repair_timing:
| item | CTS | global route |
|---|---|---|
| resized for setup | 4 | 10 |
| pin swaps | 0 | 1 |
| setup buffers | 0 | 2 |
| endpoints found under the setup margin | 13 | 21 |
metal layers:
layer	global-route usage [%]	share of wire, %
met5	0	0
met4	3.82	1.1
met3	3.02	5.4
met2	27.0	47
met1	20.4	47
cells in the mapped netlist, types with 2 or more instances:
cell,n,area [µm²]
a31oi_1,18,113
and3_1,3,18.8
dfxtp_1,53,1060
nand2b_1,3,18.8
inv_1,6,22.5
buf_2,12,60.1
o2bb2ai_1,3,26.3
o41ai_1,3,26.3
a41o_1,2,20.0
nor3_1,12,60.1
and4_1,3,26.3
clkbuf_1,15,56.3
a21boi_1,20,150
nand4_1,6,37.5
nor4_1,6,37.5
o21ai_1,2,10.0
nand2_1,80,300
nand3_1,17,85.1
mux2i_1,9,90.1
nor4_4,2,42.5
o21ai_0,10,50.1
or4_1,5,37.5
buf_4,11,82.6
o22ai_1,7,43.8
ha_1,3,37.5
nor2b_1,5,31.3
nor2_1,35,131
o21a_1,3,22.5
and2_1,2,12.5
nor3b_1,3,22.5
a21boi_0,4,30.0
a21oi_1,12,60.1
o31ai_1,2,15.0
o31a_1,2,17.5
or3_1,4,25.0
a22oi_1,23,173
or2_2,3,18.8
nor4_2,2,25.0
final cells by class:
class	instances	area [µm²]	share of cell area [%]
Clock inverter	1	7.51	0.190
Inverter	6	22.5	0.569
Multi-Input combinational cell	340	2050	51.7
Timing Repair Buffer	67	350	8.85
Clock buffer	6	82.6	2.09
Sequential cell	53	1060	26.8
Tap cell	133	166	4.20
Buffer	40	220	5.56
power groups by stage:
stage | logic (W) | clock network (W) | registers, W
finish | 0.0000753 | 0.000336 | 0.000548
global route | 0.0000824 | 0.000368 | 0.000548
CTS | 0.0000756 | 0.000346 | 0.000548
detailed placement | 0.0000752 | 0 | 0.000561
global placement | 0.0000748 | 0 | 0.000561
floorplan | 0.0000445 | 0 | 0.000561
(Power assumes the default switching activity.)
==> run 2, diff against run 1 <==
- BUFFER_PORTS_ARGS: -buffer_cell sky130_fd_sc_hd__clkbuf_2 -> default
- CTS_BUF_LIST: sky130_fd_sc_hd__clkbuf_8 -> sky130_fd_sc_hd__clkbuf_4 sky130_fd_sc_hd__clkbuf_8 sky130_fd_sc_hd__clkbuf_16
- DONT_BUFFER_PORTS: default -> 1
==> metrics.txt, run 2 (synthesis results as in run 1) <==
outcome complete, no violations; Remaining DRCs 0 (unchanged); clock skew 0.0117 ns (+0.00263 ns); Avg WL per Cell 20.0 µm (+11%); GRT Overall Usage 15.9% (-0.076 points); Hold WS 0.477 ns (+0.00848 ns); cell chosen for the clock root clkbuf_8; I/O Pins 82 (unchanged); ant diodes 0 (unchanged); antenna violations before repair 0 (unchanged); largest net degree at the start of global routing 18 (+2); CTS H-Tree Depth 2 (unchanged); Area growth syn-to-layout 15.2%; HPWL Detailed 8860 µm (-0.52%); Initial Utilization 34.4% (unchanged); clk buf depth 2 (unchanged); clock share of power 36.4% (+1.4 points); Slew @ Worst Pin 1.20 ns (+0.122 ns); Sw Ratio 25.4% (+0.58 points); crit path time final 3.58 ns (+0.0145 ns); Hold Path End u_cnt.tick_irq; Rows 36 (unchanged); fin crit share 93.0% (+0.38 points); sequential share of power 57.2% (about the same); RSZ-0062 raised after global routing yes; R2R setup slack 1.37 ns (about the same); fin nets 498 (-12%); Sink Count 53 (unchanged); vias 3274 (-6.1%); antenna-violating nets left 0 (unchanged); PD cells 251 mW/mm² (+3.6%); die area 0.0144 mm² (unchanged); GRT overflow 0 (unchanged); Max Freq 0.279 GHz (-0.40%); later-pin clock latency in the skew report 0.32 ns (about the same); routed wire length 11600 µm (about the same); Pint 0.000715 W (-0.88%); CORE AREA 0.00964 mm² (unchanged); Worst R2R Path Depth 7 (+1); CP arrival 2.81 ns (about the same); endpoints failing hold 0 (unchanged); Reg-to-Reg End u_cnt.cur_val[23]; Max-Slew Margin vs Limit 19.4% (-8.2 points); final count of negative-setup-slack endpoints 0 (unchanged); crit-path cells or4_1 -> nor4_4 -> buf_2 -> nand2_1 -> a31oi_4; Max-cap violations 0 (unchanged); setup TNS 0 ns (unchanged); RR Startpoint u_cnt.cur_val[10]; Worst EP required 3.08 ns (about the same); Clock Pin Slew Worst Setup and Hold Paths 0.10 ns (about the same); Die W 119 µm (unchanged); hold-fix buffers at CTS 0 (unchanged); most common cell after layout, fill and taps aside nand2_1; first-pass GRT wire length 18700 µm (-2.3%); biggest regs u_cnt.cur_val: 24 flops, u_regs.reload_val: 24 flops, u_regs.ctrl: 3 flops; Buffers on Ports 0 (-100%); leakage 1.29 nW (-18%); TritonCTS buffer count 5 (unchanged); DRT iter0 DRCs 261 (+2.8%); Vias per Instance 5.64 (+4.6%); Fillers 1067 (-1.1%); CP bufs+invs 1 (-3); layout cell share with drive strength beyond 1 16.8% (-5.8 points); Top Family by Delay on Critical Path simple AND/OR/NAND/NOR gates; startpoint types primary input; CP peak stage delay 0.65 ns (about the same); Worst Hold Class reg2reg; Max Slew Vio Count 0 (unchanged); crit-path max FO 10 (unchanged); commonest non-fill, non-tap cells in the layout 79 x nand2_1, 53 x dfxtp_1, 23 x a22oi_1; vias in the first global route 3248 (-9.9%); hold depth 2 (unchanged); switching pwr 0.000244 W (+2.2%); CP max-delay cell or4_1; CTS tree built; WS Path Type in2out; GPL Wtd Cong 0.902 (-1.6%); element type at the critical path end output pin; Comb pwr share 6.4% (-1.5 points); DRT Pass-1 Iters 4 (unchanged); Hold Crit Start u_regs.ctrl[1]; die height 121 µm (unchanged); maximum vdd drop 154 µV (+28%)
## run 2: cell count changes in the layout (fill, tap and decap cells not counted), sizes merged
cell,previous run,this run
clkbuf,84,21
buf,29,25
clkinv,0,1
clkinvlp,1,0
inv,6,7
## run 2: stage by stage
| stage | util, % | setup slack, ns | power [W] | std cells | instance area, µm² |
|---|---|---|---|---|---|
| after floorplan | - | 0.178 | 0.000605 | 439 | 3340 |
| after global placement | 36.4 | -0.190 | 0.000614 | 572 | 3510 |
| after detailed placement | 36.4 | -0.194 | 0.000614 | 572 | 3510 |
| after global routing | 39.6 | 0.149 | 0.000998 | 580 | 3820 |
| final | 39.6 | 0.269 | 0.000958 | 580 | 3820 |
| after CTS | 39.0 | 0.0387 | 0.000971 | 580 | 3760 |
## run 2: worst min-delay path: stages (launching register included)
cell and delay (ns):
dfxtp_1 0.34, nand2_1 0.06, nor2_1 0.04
===== src/rtl/pkt_codec_pkg.sv =====
package pkt_codec_pkg;
  localparam int PKT_BYTES = 16;
  localparam int PL_BYTES  = 10;
  localparam int ID_BYTES  = 3;
  localparam int CNT_OFS   = 0;
  localparam int ID_OFS    = 1;
  localparam int PL_OFS    = ID_OFS + ID_BYTES;
  localparam int PAD_OFS   = PL_OFS + PL_BYTES;
  localparam int CS_OFS    = PKT_BYTES - 1;
  localparam int IDX_W     = $clog2(PKT_BYTES);
  localparam int PLI_W     = $clog2(PL_BYTES);

  typedef enum logic [1:0] {
    ST_OK      = 2'd0,
    ST_BAD_SUM = 2'd1,
    ST_BAD_CNT = 2'd2,
    ST_UNKNOWN = 2'd3
  } status_e;

  typedef enum logic [2:0] {
    CMD_NONE = 3'd0,
    CMD_FRD  = 3'd1,
    CMD_FWR  = 3'd2,
    CMD_DO_A = 3'd3,
    CMD_DO_B = 3'd4,
    CMD_DO_C = 3'd5,
    CMD_DO_D = 3'd6
  } cmd_e;
endpackage
[config.mk]
export PLATFORM = sky130hd
export DESIGN_NAME = ocu_top
export DESIGN_NICKNAME = d
export VERILOG_FILES = /design/src/rtl/ocu_pkg.sv /design/src/rtl/ocu_addr_dec.sv /design/src/rtl/ocu_cmp_chan.sv /design/src/rtl/ocu_flag_bank.sv /design/src/rtl/ocu_top.sv
export SDC_FILE = /design/constraint.sdc
export NUM_CORES = 1
export LEC_CHECK = 0
export CAP_MARGIN = 20
export CORE_AREA = 3 3 150 152
export CTS_BUF_LIST = sky130_fd_sc_hd__clkbuf_8
export CTS_CLUSTER_SIZE = 40
export DETAILED_ROUTE_END_ITERATION = 10
export DIE_AREA = 0 0 153 155
export PLACE_DENSITY = 0.49
export SYNTH_ARGS = -nofsm -noshare
export SYNTH_HDL_FRONTEND = slang
export SYNTH_SLANG_ARGS = --single-unit
[constraint.sdc]
create_clock -name clk -period 3.8 [get_ports clk]
set_clock_uncertainty 0.05 [all_clocks]
set_input_delay 0.76 -clock clk [delete_from_list [all_inputs] [get_ports clk]]
set_output_delay 0.76 -clock clk [all_outputs]
set_load 0.03 [all_outputs]
--- config.mk ---
export PLATFORM = sky130hd
export DESIGN_NAME = irq_ack_ctrl
export DESIGN_NICKNAME = d
export VERILOG_FILES = /design/src/rtl/irq_seq_pkg.sv /design/src/rtl/irq_nmi_catch.sv /design/src/rtl/irq_ack_seq.sv /design/src/rtl/irq_wait_gate.sv /design/src/rtl/irq_ack_ctrl.sv
export SDC_FILE = /design/constraint.sdc
export NUM_CORES = 1
export LEC_CHECK = 0
export BUFFER_PORTS_ARGS = -buffer_cell sky130_fd_sc_hd__buf_4
export CORE_AREA = 2 2 39 41
export CTS_CLUSTER_SIZE = 40
export DETAILED_ROUTE_END_ITERATION = 7
export DIE_AREA = 0 0 41 43
export GPL_TIMING_DRIVEN = 0
export MAX_ROUTING_LAYER = met4
export PLACE_DENSITY = 0.63
export SYNTH_ARGS = -nofsm -noshare
export SYNTH_HDL_FRONTEND = slang
export SYNTH_SLANG_ARGS = --single-unit
export TNS_END_PERCENT = 1
--- constraint.sdc ---
create_clock -name clk -period 1.8 [get_ports clk]
set_clock_uncertainty 0.1 [all_clocks]
set_input_delay 0.36 -clock clk [delete_from_list [all_inputs] [get_ports clk]]
set_output_delay 0.36 -clock clk [all_outputs]
set_load 0.05 [all_outputs]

Exercise requirements:
Lines in the records above that carry the word "placement" are to be located and copied.

Response area:
detailed placement | 0.0000752 | 0 | 0.000561
global placement | 0.0000748 | 0 | 0.000561
| after global placement | 36.4 | -0.190 | 0.000614 | 572 | 3510 |
| after detailed placement | 36.4 | -0.194 | 0.000614 | 572 | 3510 |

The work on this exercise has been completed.